What is the difference between BI and AI?

There is an I in both BI and AI, and the corresponding English word is “Intelligence”, which appears to have the same meaning.

Actually, it’s not the case. Even if we only discuss issues in the field of business decision-making, there are significant differences between the I in BI and AI.

Broadly speaking, tasks that rely on data to assist business decision-making can be called BI, and BI can be said to include AI. BI is the purpose, AI is the means, and BI can be achieved through AI means or other means. In this sense, the I of BI will be greater than that of AI.


However, the term BI has now been severely narrowed down. By BI, we often refer to interactive multidimensional analysis of data. That is to say, looking at statistical values from various dimensions, there are routine actions such as pivot, slicing, and drilling, and people may try to identify problems in business operations during the interaction process. For example, if a product has a large sales volume, drill down to see which region or sales method caused it, and then apply the underlying business rules for promotion.

To be honest, this type of BI is very simple in terms of technology, and the mathematical knowledge used does not exceed that of middle school. It is basically addition, but there are many conditions. Most business users can understand, while all database engineers can implement it. The interface of BI products is often flashy, and the use of good products is very smooth, but there is not much technical content (i.e. difficulty), and it can be done meticulously with a lot of effort (there is a lot of complexity). The technical difficulty of BI lies not in the interface, but mainly in how the backend can achieve high-speed response when the data volume is particularly large. After all, BI is an interactive operation scene, and it is useless to have a respond after a few minutes of waiting.


AI is different. In the field of business decision-making, the main focus is on model-building and predicting, which means using historical data to predict the probability of certain events (don’t think about stock trading, there is currently no publicly available mature AI technology that can continuously predict stock trends). For example, banks can predict the default probability of loan customers to determine whether to issue loans and loan interest rates, merchants can know whether packaging certain products for sale can increase the probability of users purchasing to determine sales strategies, etc. Obviously, this information has significant implications for business operations.
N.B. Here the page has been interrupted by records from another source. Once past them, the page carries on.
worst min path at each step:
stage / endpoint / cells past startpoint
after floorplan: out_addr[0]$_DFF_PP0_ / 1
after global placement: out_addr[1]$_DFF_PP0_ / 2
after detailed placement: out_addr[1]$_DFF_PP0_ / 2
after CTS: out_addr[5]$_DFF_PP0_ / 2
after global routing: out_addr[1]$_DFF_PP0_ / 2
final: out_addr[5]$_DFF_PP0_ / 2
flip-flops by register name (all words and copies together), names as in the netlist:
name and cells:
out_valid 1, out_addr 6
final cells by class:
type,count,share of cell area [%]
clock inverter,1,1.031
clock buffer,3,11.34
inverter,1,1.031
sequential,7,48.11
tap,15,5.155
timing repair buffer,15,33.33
**config.mk**
```make
export PLATFORM = sky130hd
export DESIGN_NAME = fetch_stage
export DESIGN_NICKNAME = d
export VERILOG_FILES = /design/src/rtl/fetch_stage.sv
export SDC_FILE = /design/constraint.sdc
export NUM_CORES = 1
export LEC_CHECK = 0
export BUFFER_PORTS_ARGS = -buffer_cell sky130_fd_sc_hd__buf_4
export CORE_MARGIN = 5
export CORE_UTILIZATION = 54
export DETAILED_ROUTE_END_ITERATION = 16
export PLACE_DENSITY = 0.75
export SLEW_MARGIN = 40
export SYNTH_ARGS = -nofsm -noshare
export SYNTH_HDL_FRONTEND = slang
export SYNTH_SLANG_ARGS = --single-unit
```
**constraint.sdc**
```tcl
create_clock -name clk -period 6.64 [get_ports clk]
set_input_delay 1.328 -clock clk [delete_from_list [all_inputs] [get_ports clk]]
set_output_delay 1.328 -clock clk [all_outputs]
set_load 0.05 [all_outputs]
```
**src/rtl/fetch_stage.sv**
```systemverilog
// Instruction fetch stage: issues one outstanding request at a time to
// instruction memory, buffers returned words in a small FIFO together with
// their addresses, and flushes everything on a control-flow redirect.
module fetch_stage #(
   parameter int              PC_W     = 9,
   parameter int              INS_W    = 32,
   parameter int              DEPTH    = 4,
   parameter logic [PC_W-1:0] RESET_PC = '0
) (
   input  logic             clk,
   input  logic             reset,
   output logic             imem_req,
   output logic [PC_W-1:0]  imem_addr,
   input  logic             imem_ack,
   input  logic [INS_W-1:0] imem_rdata,
   input  logic             redirect,
   input  logic [PC_W-1:0]  redirect_pc,
   output logic             out_valid,
   input  logic             out_ready,
   output logic [INS_W-1:0] out_instr,
   output logic [PC_W-1:0]  out_pc
);

   localparam int AW = $clog2(DEPTH);
   localparam logic [AW:0] FULL = DEPTH[AW:0];

   localparam logic [1:0] S_IDLE = 2'd0;
   localparam logic [1:0] S_REQ  = 2'd1;
   localparam logic [1:0] S_DROP = 2'd2;

   logic [1:0]      r_state;
   logic [PC_W-1:0] r_fetch_pc;
   logic [PC_W-1:0] r_drop_addr;   // address of the abandoned request while draining it
   logic [AW:0]     r_count;
   logic [AW-1:0]   r_wptr;
   logic [AW-1:0]   r_rptr;

   logic [PC_W-1:0]  r_buf_pc    [DEPTH];
   logic [INS_W-1:0] r_buf_instr [DEPTH];

   logic        w_push;
   logic        w_pop;
   logic [AW:0] w_count_next;

   assign w_pop        = (r_count != '0) && out_ready;
   assign w_push       = (r_state == S_REQ) && imem_ack && !redirect;
   assign w_count_next = r_count + {{AW{1'b0}}, w_push} - {{AW{1'b0}}, w_pop};

   assign imem_req  = (r_state == S_REQ) || (r_state == S_DROP);
   // While draining, the old address must stay on the bus even though
   // fetch_pc already points at the redirect target.
   assign imem_addr = (r_state == S_DROP) ? r_drop_addr : r_fetch_pc;
   assign out_valid = (r_count != '0);
   assign out_instr = out_valid ? r_buf_instr[r_rptr] : '0;
   assign out_pc    = out_valid ? r_buf_pc[r_rptr]    : '0;

   // Request FSM and fetch address tracking
   always_ff @(posedge clk or posedge reset) begin
      if (reset) begin
         r_state     <= S_IDLE;
         r_fetch_pc  <= RESET_PC;
         r_drop_addr <= RESET_PC;
      end else begin
         case (r_state)
            S_IDLE: begin
               if (redirect)
                  r_fetch_pc <= redirect_pc;
               else if (r_count < FULL)
                  r_state <= S_REQ;
            end
            S_REQ: begin
               if (redirect) begin
                  r_fetch_pc <= redirect_pc;
                  if (imem_ack) begin
                     r_state <= S_IDLE;
                  end else begin
                     r_state     <= S_DROP;
                     r_drop_addr <= r_fetch_pc;
                  end
               end else if (imem_ack) begin
                  r_fetch_pc <= r_fetch_pc + PC_W'(4);
                  if (w_count_next >= FULL)
                     r_state <= S_IDLE;
               end
            end
            S_DROP: begin
               if (redirect)
                  r_fetch_pc <= redirect_pc;
               if (imem_ack)
                  r_state <= S_IDLE;
            end
            default: r_state <= S_IDLE;
         endcase
      end
   end

   // Buffer occupancy and pointers; a redirect empties the buffer outright
   always_ff @(posedge clk or posedge reset) begin
      if (reset) begin
         r_count <= '0;
         r_wptr  <= '0;
         r_rptr  <= '0;
      end else if (redirect) begin
         r_count <= '0;
         r_wptr  <= '0;
         r_rptr  <= '0;
      end else begin
         r_count <= w_count_next;
         if (w_push)
            r_wptr <= r_wptr + AW'(1);
         if (w_pop)
            r_rptr <= r_rptr + AW'(1);
      end
   end

   // Buffer storage; contents need no reset because reads are gated by count
   always_ff @(posedge clk) begin
      if (w_push) begin
         r_buf_pc[r_wptr]    <= r_fetch_pc;
         r_buf_instr[r_wptr] <= imem_rdata;
      end
   end

endmodule

```
* Word-level counts from Yosys, hierarchy flattened *
Memories as Yosys holds them, arrays and structs flattened.
Index checks and enable logic that the tools add are counted.
W data, S select, Z words.

operators by class
  $add $sub $neg = 5
  order comparisons = 2
  eq/ne operators = 8
  multiplexer cells = 22
  bitwise operators = 1
  reduce and logical (&&, ||, !) cells = 14

operators by type and width
  cell                   number
  $mux W9                5
  $mux W32               1
  $mux W2                11
  $pmux W9 S2            1
  $add A9 B3 Y9 const B  1
  $ne A2 B2 Y1 const B   3
  $pmux W2 S3            1
  $reduce_and A3 Y1      2
  $reduce_bool A2 Y1     3
  $reduce_and A5 Y1      1
  $add A2 B1 Y2 const B  2
  $add A3 B1 Y3          1
  $ge A3 B3 Y1 const B   1
  $logic_and A1 B1 Y1    3
  $lt A3 B3 Y1 const B   1
  $mux W3                1
  $ne A3 B2 Y1 const B   1
  $ne A3 B3 Y1 const B   1
  $reduce_bool A3 Y1     1
  $sub A3 B1 Y3          1
  $eq A2 B1 Y1 const B   1
  $eq A2 B2 Y1 const B   1
  $logic_not A2 Y1       1
  $mux W1                2
  5 further kinds        5

storage, ports and cells
  bits in registers = 27
  RAM bits = 164
  output and inout bits = 52
  word-level logic and storage cells = 60
  memories kept = 2

memories
  name         depth  bits a word  rd ports  clocked after memory_dff  write ports  line  source
  r_buf_instr  4      32           1         0                         1            39    logic [INS_W-1:0] r_buf_instr [DEPTH];
  r_buf_pc     4      9            1         0                         1            38    logic [PC_W-1:0] r_buf_pc [DEPTH];

* Depth between registers and ports, before layout *
  depth in word-level cells = 10
  mapped depth = 13

* Worst setup path before layout *
Ideal clock, no wire load.

  path type = input to register
  from = in redirect
  to = reg r_state[0]
  library setup time = 0.128 ns
  data arrival time = 3.279 ns
  data required time = 6.512 ns
  path slack = 3.233 ns
  stages on the path = 11
  path buffers = 0
  cells stage by stage = and2b_4 -> nand2_1 -> ha_1 -> inv_1 -> ha_1 -> inv_1 -> fa_1 -> xnor2_1 -> xnor2_1 -> o221ai_2 -> mux2_1

between the ends
  word-level cells in the longest chain between the ends = 7

ends and longest elaborated chain
  element                      line  source
  start: declaration           16    input logic redirect,
  $logic_not A1 Y1             46    assign w_push = (r_state == S_REQ) && imem_ack && !redirect;
  $logic_and A1 B1 Y1          46
  $add A3 B1 Y3                47    assign w_count_next = r_count + {{AW{1'b0}}, w_push} - {{AW{1'b0}}, w_pop};
  $sub A3 B1 Y3                47
  $ge A3 B3 Y1                 82    if (w_count_next >= FULL)
  $ne A3 B2 Y1 (no line)       -
  $reduce_and A5 Y1 (no line)  -
  end signal: assignment       83    r_state <= S_IDLE;
  end signal: assignment       90    r_state <= S_IDLE;
  end signal: assignment       92    default: r_state <= S_IDLE;
  end: declaration             31    logic [1:0] r_state;

Several ways; a longest one is shown, not always the timed one.
A chain may end at the register's enable or synchronous reset.

* Worst setup path after layout *
  from = reg r_rptr[0]
  to = out out_pc[8]

between the ends
  word-level cells in the longest chain between the ends = 2

ends and longest elaborated chain
  element                   line  source
  start: declaration        36    logic [AW-1:0] r_rptr;
  start signal: assignment  112   r_rptr <= r_rptr + AW'(1);
  $mem_v2 Z4 W9             -
  $mux W9                   55    assign out_pc = out_valid ? r_buf_pc[r_rptr] : '0;
  end: declaration          21    output logic [PC_W-1:0] out_pc

Every way passes these cells.

==> impl_metrics.json <==
{
  "multiInputGateArea_mm2": 0.00203,
  "grt_remaining_overflow": 0,
  "numPortBuffers": 97,
  "critPathMaxFanout": 27,
  "grt_use_met3_pct": 3.93,
  "syn_area_per_cell_um2": 19.2,
  "synth_ff_type": "edfxtp_1",
  "leakage_nw": 3.26,
  "layout.nets": 566,
  "antenna_cells": 0,
  "rows": 44,
  "reg2reg_from": "r_count[1]",
  "relSlewSlack_pct": 52.1,
  "grt_pass1_vias": 4110,
  "hp-start": "r_drop_addr[1]",
  "maxClockFrequency_mhz": 249,
  "cts_resized": 0,
  "areaGrowthSynthToFinish_pct": 18.3,
  "r2r_slack_ps": 3160,
  "path_class": "register to output port",
  "cts_setup_buffers": 0,
  "syn_inst": 407,
  "syn_nets": 464,
  "ant_nets": 0,
  "yosysWarningCount": 0,
  "ys_seq_area_share_pct": 71.8,
  "ir_drop_uv": 356,
  "top_usage_layer": "met2",
  "first_iter_violations": 289,
  "clockPowerShare_pct": 22.4,
  "outcome": "completed",
  "synth_edf_count": 164,
  "dieWidth_um": 130,
  "final_common_cell": "edfxtp_1",
  "clockBufferDepth": 2,
  "worstPathRequired_ps": 5310,
  "clk_pin_slew_worst_paths_ps": 60,
  "reg2regPathDepth": 12,
  "netlist-cell-type-count": 40,
  "setup_tns_ps": 0,
  "netSwitchingPower_w": 0.00160,
  "tightest_slew_ps": 715,
  "clk_latency_ps": 420,
  "die_h_um": 130,
  "cp-end-kind": "output port",
  "fin_total_pwr_w": 0.00426,
  "power_density_mw_per_mm2": 462,
  "initial_core_util_pct": 54.3,
  "dr.pass1.iters": 4,
  "timing.rr.end": "r_state[0]",
  "grt_first_pass_wirelength_mm": 21.7,
  "drt-vias-per-instance": 5.52,
  "cts_root_buffer": "clkbuf_16",
  "slew_viol_final": 0,
  "layout_common_cells": "edfxtp_1 (164), buf_4 (103), and2_1 (42)",
  "cap_violations": 0,
  "io_pins": 98,
  "p_comb_share_pct": 39.6,
  "rsz0062_at_grt": "false",
  "netlist_area_mm2": 0.00780,
  "drc": 0,
  "dpl.hpwl_mm": 8.66,
  "postSynth.asyncResetShare_pct": 14.1,
  "nFillCells": 980,
  "clkSinkCount": 191,
  "area.sequential_mm2": 0.00561,
  "setup_violations": 0,
  "core_mm2": 0.0144,
  "gr-usage-all-layers_pct": 17.3,
  "clock-skew-final_ps": 6.00,
  "swShare_pct": 37.6,
  "synth_seq_cells": 191,
  "wl_mm": 14.0,
  "cts_tree": "done",
  "hold_violations": 0,
  "hold_depth": 1,
  "cts_buffers": 17,
  "met1_usage_pct": 22.3,
  "critPathLaunchType": "register",
  "arrival_ps": 2680,
  "pwr-share-seq_pct": 38.0,
  "intPower_w": 0.00266,
  "grt_max_degree": 43,
  "min_to": "r_drop_addr[1]",
  "gp_congestion": 0.757,
  "antenna_found_initial": 0,
  "cts-hold-fix-buffers": 0,
  "hp-class": "register to register",
  "cts_htree_levels": 4,
  "fin_crit_ps": 4010,
  "grtUsageMet2_pct": 29.0,
  "drive_gt1_share_pct": 37.6,
  "wl_per_cell_um": 19.9,
  "min_period_over_period_pct": 60.4,
  "dieArea_mm2": 0.0169,
  "route.vias.total": 3889
}
cell usage after synthesis (all sizes together), types with 3 or more instances:
library cell / instances / share of area [%]
clkbuf: 6 / 0.29
nor2: 11 / 0.69
and3: 6 / 0.48
and2: 42 / 3.4
edfxtp: 164 / 63
buf: 14 / 1.5
nand2: 10 / 0.48
ha: 10 / 1.6
nand3: 7 / 0.45
inv: 9 / 0.43
nor3: 4 / 0.32
xnor2: 4 / 0.45
mux4: 41 / 12
dfrtp: 27 / 8.7
a2bb2oi: 5 / 0.56
a211oi: 3 / 0.29
o21ai: 7 / 0.45
mux2: 20 / 2.9
registers in the layout, summed over array words and instances, names as in the netlist:
signal,count
r_buf_instr,128
r_rptr,2
r_fetch_pc,9
r_buf_pc,36
r_drop_addr,9
r_count,3
r_wptr,2
r_state,2
critical path, stage by stage (launching register included):
cell,delay [ps]
dfrtp_2,720
buf_4,570
mux4_2,570
and2_1,190
buf_4,190
routing by layer:
layer	vias to the layer above	routed length, µm
li1	1793	-
met1	1990	5930
met2	89	7140
met3	17	735
met4	0	215
met5	-	0
power groups by stage:
| stage | clock network, W | logic [W] | registers (W) |
|---|---|---|---|
| 2_1_floorplan | 0 | 0.00134 | 0.00156 |
| 3_3_place_gp | 0 | 0.00169 | 0.00163 |
| 3_5_place_dp | 0 | 0.00171 | 0.00165 |
| 4_1_cts | 0.000973 | 0.00171 | 0.00162 |
| 5_1_grt | 0.00102 | 0.00180 | 0.00164 |
| 6_report | 0.000952 | 0.00169 | 0.00162 |
logic make-up after synthesis:
group | synth area share [%]
compound gates | 2.02
buf+inv | 2.21
mux | 14.9
flops | 71.8
fa+ha+maj | 1.86
simple gates | 6.60
xor+xnor | 0.562
cell type report:
type,count,area share [%]
Sequential cell,191,60.8
Multi-Input combinational cell,187,22.0
Timing Repair Buffer,103,8.38
Clock buffer,18,4.65
Tap cell,184,2.50
Clock inverter,13,1.34
Inverter,9,0.366
how the worst max path moves through the flow:
stage                     slack [ps]       from         end  cells after the start
after floorplan                 3230   redirect  r_state[0]                     11
after global placement          2970   redirect  r_state[0]                     12
after detailed placement        2900   redirect  r_state[0]                     12
after CTS                       2520  r_rptr[0]   out_pc[8]                      4
after global routing            2380  r_rptr[0]   out_pc[8]                      4
final                           2630  r_rptr[0]   out_pc[8]                      4
per-stage QoR:
stage | util [%] | std cells | hold WS, ps | setup slack [ps] | instance area (µm²)
floorplan | - | 407 | 455 | 3230 | 7800
global placement | 60.3 | 674 | 468 | 2970 | 8670
detailed placement | 60.3 | 674 | 479 | 2900 | 8670
CTS | 64.2 | 705 | 493 | 2520 | 9220
global route | 64.2 | 705 | 512 | 2380 | 9220
finish | 64.2 | 705 | 493 | 2630 | 9220
Power figures use the tool's default switching activity.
To implement these tasks, engineers need to have rich statistical knowledge and be familiar with various algorithms of machine learning. This technical content is very high, and there are not many people who can truly master it. There are many open-source packages available for model-building and prediction, which can also be used by ordinary programmers. However, if you don’t understand algorithms and simply use open-source packages, the models built are often poor, and you don’t know why, and there is no way to improve them. Because a good model requires a lot of data preprocessing and model selection work, and various algorithms also have a large number of parameters to set, some people are not even clear about what a normal distribution is, so of course, it is impossible to build a good model.

Even for business users who only use these models, in order to evaluate the effectiveness of these modeling predictions, they need to learn a lot of knowledge and concepts, otherwise they will not be able to understand them. AI does not have a very low threshold for either engineers or users.


So, AI and narrow BI are completely different, these two are far apart. BI’s I is a relatively easy IT technology problem (especially in the front-end), while AI’s I is a mathematical problem that requires N years of accumulation.

Many years ago, there was a famous beer diaper story in the industry, which was told by SAS company that putting beer and diapers together can increase sales. However, this story is often used by BI manufacturers to argue. In fact, the multidimensional analysis interface of BI cannot discover this pattern.

Nowadays, some BI vendors are also adding AI features to their products, which means adding some open-source packages. This situation can be considered a gimmick. Because if this manufacturer can do well in AI and the threshold itself is high enough, they can completely develop a product independently, without the need to hang on to a low threshold BI product.


Expanding the scope of AI further, not just limited to the field of business decision-making, such as the trendy generative AI, will have some correlation with BI. The goal of modern narrow definition BI is to enable business personnel to analyze data, using a smooth visual interface. If generative AI technology is used, machines can directly convert human language and text into data calculations, which can further reduce the application threshold.


But current technology is still difficult to achieve this., because the data structure of enterprise applications is often very complex, making it impossible to simply put it in the GPT prompt (far beyond its length), and the cost of doing fine tune is also relatively high, the key is the lack of materials. On the other hand, the syntax structure of SQL is only suitable for single table queries. When the association between multiple tables is not unique, there can be serious ambiguity, and AI does not know how to match them.

At present, the SPL team is researching this issue. Using DQL technology can solve the association ambiguity of SQL, and then using GPT technology to layer natural language. Combined with SPL’s deep understanding of data structures, it is possible to make correct and sufficiently complex natural language queries. At present, we have achieved basic Chinese query capabilities and are currently developing English.